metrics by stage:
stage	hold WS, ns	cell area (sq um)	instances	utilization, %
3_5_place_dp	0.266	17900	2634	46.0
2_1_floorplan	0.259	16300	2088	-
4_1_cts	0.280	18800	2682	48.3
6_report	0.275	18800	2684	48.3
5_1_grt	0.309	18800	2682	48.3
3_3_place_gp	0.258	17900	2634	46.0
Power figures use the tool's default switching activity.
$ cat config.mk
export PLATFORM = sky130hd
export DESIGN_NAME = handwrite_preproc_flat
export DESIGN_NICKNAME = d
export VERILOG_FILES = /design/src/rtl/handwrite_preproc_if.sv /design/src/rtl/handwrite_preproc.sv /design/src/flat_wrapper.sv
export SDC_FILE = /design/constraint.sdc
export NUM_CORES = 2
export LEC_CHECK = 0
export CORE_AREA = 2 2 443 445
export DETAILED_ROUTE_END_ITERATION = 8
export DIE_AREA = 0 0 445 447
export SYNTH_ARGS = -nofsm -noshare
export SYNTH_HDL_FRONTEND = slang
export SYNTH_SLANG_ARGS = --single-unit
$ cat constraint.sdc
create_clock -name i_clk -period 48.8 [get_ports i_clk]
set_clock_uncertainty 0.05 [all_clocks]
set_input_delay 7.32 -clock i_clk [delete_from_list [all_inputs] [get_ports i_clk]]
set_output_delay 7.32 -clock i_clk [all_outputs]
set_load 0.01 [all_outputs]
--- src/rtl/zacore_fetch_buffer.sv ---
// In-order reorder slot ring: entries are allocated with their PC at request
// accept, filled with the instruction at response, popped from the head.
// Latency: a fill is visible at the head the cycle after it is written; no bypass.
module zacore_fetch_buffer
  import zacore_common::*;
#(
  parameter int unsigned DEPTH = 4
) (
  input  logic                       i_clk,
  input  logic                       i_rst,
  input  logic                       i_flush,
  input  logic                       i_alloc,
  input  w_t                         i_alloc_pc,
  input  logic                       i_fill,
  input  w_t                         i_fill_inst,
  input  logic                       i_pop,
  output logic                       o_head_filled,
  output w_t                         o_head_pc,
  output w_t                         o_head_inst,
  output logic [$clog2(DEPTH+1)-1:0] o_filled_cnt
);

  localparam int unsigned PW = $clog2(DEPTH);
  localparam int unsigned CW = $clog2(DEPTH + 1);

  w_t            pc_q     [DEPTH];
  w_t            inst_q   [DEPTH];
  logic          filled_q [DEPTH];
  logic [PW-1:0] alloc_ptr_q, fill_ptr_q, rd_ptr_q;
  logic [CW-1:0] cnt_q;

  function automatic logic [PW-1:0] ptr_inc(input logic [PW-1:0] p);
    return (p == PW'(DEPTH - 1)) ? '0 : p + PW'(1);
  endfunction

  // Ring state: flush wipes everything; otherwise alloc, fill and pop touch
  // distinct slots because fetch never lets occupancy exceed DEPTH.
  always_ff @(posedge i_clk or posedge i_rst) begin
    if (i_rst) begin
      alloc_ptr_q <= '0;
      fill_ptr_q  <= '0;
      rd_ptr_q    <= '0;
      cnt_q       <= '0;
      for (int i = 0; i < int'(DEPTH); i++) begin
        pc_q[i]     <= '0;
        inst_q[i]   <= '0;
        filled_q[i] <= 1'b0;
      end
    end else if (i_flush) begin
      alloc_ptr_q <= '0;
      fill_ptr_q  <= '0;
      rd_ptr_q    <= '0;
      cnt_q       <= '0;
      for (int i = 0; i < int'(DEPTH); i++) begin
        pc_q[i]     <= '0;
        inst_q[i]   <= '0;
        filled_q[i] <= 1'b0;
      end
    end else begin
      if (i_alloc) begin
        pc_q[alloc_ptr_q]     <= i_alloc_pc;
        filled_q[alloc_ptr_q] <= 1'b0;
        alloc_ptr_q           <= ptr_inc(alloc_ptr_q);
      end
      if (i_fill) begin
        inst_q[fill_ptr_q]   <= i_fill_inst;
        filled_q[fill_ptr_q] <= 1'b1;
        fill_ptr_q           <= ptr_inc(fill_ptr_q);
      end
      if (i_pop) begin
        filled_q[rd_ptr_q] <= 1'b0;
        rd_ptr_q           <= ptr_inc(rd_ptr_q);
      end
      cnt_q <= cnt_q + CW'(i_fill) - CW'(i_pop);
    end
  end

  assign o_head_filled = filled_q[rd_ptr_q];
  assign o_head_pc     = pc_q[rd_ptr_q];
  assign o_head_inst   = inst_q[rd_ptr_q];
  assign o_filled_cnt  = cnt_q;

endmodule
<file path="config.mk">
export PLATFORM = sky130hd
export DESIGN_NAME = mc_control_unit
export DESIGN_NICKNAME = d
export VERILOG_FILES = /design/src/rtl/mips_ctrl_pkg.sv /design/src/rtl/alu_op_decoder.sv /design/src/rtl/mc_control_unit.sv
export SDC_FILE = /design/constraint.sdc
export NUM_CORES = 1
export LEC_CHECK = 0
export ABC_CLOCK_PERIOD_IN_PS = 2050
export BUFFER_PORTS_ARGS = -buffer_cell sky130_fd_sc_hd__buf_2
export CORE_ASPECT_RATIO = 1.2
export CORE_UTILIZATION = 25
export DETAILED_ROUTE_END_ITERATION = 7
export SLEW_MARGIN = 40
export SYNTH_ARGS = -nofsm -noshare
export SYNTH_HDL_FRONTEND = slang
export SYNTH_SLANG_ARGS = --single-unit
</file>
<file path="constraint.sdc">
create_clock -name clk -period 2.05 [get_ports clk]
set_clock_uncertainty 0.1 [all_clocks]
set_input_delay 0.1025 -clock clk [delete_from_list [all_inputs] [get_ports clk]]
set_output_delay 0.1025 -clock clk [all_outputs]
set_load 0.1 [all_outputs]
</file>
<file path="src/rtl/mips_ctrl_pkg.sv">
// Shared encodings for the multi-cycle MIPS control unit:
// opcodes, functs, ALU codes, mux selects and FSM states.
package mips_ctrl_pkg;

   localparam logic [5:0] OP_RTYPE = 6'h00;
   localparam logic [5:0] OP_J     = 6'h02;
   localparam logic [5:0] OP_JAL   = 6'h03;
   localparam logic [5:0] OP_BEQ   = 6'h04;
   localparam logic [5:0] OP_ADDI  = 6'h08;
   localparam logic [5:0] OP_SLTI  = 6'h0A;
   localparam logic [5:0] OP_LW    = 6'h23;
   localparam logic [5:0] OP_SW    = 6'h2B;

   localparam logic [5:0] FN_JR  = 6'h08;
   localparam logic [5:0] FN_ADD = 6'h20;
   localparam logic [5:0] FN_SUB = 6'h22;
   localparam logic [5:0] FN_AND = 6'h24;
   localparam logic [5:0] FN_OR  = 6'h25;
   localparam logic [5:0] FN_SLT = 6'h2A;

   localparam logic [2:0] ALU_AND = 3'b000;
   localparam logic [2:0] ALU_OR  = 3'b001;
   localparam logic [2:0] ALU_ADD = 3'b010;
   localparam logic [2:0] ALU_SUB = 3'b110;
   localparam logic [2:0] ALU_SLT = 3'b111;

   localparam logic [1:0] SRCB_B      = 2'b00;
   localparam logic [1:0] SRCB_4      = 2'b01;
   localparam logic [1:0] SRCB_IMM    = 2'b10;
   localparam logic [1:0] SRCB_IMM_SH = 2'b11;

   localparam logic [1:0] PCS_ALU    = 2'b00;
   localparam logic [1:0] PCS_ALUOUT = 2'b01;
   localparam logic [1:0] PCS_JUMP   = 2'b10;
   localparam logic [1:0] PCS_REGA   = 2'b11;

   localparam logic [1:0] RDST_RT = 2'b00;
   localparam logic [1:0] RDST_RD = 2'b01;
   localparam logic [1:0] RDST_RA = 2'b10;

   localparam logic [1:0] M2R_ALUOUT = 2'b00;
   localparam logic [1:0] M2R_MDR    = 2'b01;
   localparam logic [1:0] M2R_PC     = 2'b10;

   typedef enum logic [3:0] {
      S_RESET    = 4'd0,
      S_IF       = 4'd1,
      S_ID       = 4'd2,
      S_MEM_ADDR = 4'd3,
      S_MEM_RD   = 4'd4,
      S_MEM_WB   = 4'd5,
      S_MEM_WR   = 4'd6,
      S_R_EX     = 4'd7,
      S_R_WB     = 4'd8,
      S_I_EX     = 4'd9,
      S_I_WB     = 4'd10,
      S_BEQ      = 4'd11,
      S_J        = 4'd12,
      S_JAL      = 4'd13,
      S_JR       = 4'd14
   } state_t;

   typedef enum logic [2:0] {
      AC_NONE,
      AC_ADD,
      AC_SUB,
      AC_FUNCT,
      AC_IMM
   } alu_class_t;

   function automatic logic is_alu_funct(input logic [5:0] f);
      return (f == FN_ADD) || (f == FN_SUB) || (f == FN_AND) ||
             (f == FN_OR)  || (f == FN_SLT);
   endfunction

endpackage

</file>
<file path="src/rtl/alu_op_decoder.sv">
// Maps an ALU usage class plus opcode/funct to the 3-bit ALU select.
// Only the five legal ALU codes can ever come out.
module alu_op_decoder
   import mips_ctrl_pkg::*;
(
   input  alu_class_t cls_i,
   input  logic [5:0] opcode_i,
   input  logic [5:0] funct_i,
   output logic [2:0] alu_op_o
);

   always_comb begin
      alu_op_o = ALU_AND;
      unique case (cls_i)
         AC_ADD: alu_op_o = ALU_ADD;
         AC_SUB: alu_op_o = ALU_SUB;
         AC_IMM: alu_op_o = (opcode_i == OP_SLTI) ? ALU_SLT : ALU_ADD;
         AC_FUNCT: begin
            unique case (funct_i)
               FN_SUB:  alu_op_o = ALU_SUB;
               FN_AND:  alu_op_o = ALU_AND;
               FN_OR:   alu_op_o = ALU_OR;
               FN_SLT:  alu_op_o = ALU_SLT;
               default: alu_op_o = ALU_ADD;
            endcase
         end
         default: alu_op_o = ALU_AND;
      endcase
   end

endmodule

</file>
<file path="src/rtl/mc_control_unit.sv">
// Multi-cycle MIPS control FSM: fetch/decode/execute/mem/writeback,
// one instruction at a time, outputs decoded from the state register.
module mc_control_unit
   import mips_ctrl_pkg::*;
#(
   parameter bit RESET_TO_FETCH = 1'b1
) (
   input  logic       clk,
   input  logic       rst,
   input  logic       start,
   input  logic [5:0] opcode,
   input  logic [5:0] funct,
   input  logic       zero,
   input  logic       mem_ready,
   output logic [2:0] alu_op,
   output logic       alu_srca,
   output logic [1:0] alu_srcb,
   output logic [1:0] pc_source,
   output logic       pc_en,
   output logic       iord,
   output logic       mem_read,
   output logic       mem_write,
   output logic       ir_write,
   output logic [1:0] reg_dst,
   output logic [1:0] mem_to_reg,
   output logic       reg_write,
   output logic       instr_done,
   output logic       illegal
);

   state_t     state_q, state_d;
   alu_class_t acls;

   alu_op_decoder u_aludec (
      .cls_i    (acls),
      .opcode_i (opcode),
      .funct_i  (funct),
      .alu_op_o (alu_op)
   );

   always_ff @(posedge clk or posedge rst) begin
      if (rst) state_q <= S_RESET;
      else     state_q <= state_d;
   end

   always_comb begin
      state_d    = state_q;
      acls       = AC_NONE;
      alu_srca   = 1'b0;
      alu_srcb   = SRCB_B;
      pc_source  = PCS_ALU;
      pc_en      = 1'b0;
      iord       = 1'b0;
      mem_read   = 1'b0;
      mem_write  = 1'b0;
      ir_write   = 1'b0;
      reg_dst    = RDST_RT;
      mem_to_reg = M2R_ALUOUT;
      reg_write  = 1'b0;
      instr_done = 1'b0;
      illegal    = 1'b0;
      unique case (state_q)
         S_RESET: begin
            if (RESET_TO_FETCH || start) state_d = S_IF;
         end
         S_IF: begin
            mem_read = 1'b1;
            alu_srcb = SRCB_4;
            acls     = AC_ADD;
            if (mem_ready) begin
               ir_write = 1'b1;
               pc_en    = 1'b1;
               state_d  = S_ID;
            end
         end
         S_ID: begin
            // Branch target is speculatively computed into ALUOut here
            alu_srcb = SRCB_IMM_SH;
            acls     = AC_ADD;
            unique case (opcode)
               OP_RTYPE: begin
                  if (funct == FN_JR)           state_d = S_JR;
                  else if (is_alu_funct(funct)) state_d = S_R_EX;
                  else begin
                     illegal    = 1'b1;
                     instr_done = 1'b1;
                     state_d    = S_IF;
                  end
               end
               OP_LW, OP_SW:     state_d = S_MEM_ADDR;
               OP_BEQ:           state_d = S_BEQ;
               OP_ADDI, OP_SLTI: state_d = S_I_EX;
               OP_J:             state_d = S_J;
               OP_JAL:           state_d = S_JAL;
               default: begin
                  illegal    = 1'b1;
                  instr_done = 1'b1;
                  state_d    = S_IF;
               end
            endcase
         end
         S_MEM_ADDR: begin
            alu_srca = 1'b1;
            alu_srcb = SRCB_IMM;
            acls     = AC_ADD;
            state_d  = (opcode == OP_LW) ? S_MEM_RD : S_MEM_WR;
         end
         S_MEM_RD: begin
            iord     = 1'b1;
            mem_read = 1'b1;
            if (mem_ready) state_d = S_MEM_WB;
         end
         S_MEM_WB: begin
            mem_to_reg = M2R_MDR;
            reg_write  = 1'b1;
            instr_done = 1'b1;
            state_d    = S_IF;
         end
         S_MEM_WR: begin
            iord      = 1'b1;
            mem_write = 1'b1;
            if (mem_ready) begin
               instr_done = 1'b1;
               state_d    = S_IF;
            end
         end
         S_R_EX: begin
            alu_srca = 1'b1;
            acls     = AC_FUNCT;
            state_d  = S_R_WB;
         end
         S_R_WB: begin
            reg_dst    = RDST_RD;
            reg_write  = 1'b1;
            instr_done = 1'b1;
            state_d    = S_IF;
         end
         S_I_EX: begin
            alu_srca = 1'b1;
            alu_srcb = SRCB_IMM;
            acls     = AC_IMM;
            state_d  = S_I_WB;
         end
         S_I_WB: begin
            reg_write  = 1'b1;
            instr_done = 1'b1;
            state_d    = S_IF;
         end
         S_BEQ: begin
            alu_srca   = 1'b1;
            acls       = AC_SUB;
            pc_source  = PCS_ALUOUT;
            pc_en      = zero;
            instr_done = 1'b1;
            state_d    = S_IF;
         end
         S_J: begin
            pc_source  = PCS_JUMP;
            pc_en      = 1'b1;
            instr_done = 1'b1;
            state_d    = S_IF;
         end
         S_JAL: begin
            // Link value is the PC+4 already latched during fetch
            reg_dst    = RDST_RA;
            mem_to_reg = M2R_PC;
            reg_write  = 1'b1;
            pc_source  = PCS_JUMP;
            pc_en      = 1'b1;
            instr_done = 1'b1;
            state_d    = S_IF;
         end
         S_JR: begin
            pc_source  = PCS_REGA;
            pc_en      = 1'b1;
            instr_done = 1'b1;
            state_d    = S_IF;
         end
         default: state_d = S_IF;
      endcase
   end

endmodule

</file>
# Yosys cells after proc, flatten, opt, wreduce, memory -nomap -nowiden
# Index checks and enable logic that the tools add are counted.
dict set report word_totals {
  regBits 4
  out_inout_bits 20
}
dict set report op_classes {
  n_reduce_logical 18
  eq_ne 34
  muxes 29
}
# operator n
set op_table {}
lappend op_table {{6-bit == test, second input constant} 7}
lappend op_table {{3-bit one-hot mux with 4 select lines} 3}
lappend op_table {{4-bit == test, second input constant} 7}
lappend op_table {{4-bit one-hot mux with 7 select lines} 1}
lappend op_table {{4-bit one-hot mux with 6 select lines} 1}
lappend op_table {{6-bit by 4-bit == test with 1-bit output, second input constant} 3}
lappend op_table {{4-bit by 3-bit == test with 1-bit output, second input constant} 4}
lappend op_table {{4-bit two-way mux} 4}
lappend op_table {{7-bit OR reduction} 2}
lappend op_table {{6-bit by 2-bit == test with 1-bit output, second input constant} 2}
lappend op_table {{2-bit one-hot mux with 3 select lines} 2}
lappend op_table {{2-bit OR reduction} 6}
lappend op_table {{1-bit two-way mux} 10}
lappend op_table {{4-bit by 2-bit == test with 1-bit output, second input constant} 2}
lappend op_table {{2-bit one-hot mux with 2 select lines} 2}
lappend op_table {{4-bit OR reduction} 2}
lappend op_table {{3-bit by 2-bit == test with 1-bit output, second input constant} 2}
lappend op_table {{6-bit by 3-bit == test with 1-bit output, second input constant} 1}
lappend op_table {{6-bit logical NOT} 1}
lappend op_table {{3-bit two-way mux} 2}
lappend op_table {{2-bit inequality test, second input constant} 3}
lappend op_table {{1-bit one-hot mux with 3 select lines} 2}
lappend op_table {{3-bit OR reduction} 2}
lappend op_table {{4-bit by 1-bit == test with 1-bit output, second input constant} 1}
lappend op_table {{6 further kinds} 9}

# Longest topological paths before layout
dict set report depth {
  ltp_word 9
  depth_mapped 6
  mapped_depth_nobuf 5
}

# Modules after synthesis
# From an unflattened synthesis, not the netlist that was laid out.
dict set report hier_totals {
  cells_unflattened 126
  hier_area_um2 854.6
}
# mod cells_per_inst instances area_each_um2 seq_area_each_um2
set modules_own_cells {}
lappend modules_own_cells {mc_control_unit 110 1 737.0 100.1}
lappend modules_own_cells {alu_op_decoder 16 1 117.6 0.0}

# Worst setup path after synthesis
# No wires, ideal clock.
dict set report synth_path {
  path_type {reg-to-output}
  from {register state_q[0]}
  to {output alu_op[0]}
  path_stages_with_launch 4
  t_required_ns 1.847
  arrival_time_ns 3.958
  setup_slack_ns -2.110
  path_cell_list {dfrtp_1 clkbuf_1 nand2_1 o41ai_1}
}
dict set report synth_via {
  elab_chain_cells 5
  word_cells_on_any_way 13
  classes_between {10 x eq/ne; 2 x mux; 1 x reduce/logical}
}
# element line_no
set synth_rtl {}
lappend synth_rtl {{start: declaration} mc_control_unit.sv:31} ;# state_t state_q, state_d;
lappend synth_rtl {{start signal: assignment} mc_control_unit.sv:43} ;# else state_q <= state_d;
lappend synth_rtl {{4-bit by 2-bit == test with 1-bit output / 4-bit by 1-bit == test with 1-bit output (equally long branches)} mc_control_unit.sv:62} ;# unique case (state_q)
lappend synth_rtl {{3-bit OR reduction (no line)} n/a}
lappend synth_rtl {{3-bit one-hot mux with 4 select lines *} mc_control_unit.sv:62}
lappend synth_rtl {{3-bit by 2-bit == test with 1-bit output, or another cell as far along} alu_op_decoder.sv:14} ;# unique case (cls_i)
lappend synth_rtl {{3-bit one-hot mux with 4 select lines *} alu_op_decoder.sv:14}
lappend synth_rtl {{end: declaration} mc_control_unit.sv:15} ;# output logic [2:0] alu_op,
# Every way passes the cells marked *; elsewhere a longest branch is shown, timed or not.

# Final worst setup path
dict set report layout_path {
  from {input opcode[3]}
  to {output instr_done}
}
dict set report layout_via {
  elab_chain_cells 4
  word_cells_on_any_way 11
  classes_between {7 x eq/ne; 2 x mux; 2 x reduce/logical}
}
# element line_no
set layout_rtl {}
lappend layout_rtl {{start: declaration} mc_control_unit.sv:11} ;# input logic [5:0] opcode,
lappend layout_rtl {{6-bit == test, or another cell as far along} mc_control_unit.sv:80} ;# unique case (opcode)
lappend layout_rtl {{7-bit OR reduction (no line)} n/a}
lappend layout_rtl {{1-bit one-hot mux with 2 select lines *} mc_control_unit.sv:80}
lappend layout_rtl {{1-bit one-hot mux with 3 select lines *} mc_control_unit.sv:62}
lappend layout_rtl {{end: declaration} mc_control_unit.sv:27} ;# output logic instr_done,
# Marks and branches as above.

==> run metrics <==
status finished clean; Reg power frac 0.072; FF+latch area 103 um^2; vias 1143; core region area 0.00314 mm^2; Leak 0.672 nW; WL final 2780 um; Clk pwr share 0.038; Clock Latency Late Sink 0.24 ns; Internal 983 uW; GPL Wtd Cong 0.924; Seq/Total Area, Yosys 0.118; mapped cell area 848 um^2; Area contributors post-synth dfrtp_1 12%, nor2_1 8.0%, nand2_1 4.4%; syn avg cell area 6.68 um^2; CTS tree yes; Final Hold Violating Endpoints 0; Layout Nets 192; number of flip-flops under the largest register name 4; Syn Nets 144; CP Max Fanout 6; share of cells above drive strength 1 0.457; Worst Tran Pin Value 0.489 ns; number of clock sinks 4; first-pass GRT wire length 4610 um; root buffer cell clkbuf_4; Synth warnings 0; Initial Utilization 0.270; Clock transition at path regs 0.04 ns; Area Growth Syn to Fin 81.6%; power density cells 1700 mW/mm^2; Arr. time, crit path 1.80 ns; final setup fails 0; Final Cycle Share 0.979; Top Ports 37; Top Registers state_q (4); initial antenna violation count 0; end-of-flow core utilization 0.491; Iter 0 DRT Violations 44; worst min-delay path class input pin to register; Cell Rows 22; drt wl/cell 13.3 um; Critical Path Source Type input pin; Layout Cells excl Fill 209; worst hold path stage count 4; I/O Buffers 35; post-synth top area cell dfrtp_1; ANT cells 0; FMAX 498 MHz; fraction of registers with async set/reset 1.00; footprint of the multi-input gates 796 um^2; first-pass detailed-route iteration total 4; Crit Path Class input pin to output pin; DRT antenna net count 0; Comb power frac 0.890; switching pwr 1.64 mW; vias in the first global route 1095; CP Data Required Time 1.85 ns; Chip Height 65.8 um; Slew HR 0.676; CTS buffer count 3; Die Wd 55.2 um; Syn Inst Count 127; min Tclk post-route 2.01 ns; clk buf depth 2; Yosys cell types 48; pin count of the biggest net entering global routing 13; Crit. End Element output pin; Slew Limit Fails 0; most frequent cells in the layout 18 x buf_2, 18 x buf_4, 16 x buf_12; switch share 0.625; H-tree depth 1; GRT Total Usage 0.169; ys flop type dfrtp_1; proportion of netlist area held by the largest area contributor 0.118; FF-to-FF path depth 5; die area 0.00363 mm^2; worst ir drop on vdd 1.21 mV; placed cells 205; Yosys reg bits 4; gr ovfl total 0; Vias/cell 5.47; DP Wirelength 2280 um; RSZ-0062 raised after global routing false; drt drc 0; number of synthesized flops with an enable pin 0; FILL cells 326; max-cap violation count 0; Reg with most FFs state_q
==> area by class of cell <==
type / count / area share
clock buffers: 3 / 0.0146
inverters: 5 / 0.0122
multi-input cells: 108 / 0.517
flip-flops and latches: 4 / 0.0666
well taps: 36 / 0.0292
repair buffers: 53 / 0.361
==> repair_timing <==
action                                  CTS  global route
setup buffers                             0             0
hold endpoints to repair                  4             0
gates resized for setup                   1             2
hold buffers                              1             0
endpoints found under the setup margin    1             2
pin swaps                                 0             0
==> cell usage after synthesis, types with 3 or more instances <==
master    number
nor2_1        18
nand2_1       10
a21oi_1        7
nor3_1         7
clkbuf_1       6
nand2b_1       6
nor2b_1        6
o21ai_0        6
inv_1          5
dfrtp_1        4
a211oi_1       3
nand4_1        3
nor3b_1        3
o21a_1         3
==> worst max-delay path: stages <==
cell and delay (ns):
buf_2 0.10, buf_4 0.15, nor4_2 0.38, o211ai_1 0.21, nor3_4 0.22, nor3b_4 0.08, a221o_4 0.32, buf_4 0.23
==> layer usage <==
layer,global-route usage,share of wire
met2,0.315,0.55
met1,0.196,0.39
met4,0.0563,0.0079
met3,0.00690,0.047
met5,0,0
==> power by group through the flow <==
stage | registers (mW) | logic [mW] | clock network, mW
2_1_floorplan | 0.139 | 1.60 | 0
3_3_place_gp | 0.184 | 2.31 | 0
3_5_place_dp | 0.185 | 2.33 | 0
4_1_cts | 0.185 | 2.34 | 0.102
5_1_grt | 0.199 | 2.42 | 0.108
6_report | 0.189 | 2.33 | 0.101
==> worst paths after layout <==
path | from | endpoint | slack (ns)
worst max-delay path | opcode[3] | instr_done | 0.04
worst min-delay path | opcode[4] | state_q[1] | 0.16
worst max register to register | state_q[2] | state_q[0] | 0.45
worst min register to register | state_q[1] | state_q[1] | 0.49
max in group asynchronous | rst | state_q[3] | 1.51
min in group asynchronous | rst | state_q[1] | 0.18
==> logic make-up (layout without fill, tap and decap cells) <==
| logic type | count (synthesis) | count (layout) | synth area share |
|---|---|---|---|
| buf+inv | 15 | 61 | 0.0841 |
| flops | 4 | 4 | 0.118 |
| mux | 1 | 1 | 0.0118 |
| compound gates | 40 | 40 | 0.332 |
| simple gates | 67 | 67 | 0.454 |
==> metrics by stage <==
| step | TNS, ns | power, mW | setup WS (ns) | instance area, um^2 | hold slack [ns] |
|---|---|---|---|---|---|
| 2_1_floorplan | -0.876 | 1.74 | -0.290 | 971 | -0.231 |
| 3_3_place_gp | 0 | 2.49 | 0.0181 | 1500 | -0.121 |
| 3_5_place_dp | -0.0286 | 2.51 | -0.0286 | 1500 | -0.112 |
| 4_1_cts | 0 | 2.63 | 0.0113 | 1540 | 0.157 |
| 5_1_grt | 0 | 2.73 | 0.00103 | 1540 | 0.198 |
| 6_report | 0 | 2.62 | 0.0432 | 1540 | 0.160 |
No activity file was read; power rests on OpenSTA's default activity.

******************************

● HOW TO COMPLETE THIS TASK: Which lines above run from the one containing "4 | 0.118 |" to the one containing "slack [ns] |"? Give them again exactly, both ends included.

● SOLVED EXERCISE:
| flops | 4 | 4 | 0.118 |
| mux | 1 | 1 | 0.0118 |
| compound gates | 40 | 40 | 0.332 |
| simple gates | 67 | 67 | 0.454 |
==> metrics by stage <==
| step | TNS, ns | power, mW | setup WS (ns) | instance area, um^2 | hold slack [ns] |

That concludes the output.